RANDY TOLSMA, ...
RANDY TOLSMA, # 61 TEAM RENSI MOTORSPORTS CHEVY SILVERADO, was nudged by Rick Carelli in yesterday's afternoon testing session, in which NASCAR allowed six trucks to draft on Daytona's 2.5-mile, high-banked circuit for several laps. Tolsma held on without incident, but his Silverado suffered damaged to the left rear lower quarter panel.
TOLSMA: "We had four to five laps under drafting. What we are able to do with the trucks -- unlike the Winston Cup cars -- is make that slingshot pass. We can drop back and catch the draft in the run and make that last second move out and pass somebody. Rick was trying to do that. We are probably not as tuned up in our driving when we're testing early in the year as we are during race weekends, so I think he made a judgment error. I couldn't do anything about it; I was flat to the floor. The Silverado was real stable, whether we were behind, in front, or in the middle, so I was really happy with what we found."
Tolsma's teammate this season, in a second TEAM RENSI MOTORSPORTS CHEVY SILVERADO, is DAVID DONOHUE, son of racing legend Mark Donohue. Donohue tested on Talladega's superspeedway before attacking Daytona's high banks for the first time yesterday. Although Donohue is a rookie to the Craftsman Truck Series, he is by no means a rookie driver. At 34, he's already a Daytona 24-Hour and 24 Hours of Le Mans veteran, winning the GT-2 class at Le Mans in '98, and has logged hundreds of laps in a number of sports-car racing series. He is also experienced on the oval, having competed in NASCAR's Busch Series and CART's Indy Lights.
DONOHUE: ON COMPARING DAYTONA TO TALLADEGA: "Daytona is more challenging. For one thing it's more bumpy. At Talladega the banking begins almost on the straightaway, where here the banking is very abrupt in the corners, especially coming off of Turn Four. You still have it loaded up on the right side and it goes flat on you. You get used to it quickly."
THE USUAL QUESTION: HOW DOES THIS RACING COMPARE TO SPORTS-CAR RACING?

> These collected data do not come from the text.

$ cat src/sv/nmsc_pkg.sv
// Shared types, constants and helper functions for the NMEA sentence
// checker/classifier. No dependencies; imported by every other file but nmsc_if.
package nmsc_pkg;

  localparam int TAG_COUNT = 7;
  localparam int TAG_LEN   = 6;

  localparam logic [7:0] CHAR_NUL   = 8'h00;
  localparam logic [7:0] CHAR_STAR  = 8'h2A;
  localparam logic [7:0] CHAR_COMMA = 8'h2C;

  // Result codes
  localparam logic [2:0] KIND_GENERIC = 3'd7;
  localparam logic [3:0] MSG_ERROR    = 4'd8;

  // Sentence tags, in priority order: GSV, RMC, VTG, GGA, GSA, GLL, GBS
  localparam logic [7:0] TAG_CHARS [TAG_COUNT][TAG_LEN] = '{
    '{8'h24, 8'h47, 8'h50, 8'h47, 8'h53, 8'h56},
    '{8'h24, 8'h47, 8'h50, 8'h52, 8'h4D, 8'h43},
    '{8'h24, 8'h47, 8'h50, 8'h56, 8'h54, 8'h47},
    '{8'h24, 8'h47, 8'h50, 8'h47, 8'h47, 8'h41},
    '{8'h24, 8'h47, 8'h50, 8'h47, 8'h53, 8'h41},
    '{8'h24, 8'h47, 8'h50, 8'h47, 8'h4C, 8'h4C},
    '{8'h24, 8'h47, 8'h50, 8'h47, 8'h42, 8'h53}
  };

  // Progress through the first comma-delimited field
  typedef struct packed {
    logic [2:0]           pos;
    logic [TAG_COUNT-1:0] cand;
    logic                 closed;
    logic [2:0]           kind;
  } tag_state_t;

  localparam tag_state_t TAG_STATE_CLEAR = '{
    pos:    3'd0,
    cand:   {TAG_COUNT{1'b1}},
    closed: 1'b0,
    kind:   KIND_GENERIC
  };

  // Input register contents handed to the parser
  typedef struct packed {
    logic       valid;
    logic [7:0] data;
    logic       som;
  } stage_t;

  // Uppercase hex character of the low nibble
  function automatic logic [7:0] hex_digit(input logic [3:0] nibble);
    logic [7:0] ext;
    ext = {4'd0, nibble};
    if (nibble < 4'd10) begin
      return 8'h30 + ext;
    end else begin
      return 8'h41 + ext - 8'd10;
    end
  endfunction

endpackage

"It's apples and oranges; it's completely different, other than there's four tires and a steering wheel. That's about the extent of the similarities. Oh, and an engine driven by gasoline. These trucks may be designed more basically, but they're the most refined racing vehicles in the world. Every tiny little thing that you can't even imagine is adjustable and makes some measurable difference. To me that's the hardest thing to get used to. They will come up with some part that I never heard of before, that if I rotate it three times it will tighten it up in the corner. You never think of those things. A lot of times it is not turning a bolt, or using a dial caliper, it's bending something a little more or letting something flex more than it should or more than it usually does. It's very bizarre. It's the way they're engineered, and that creates parity among the teams. That's why the races are so close."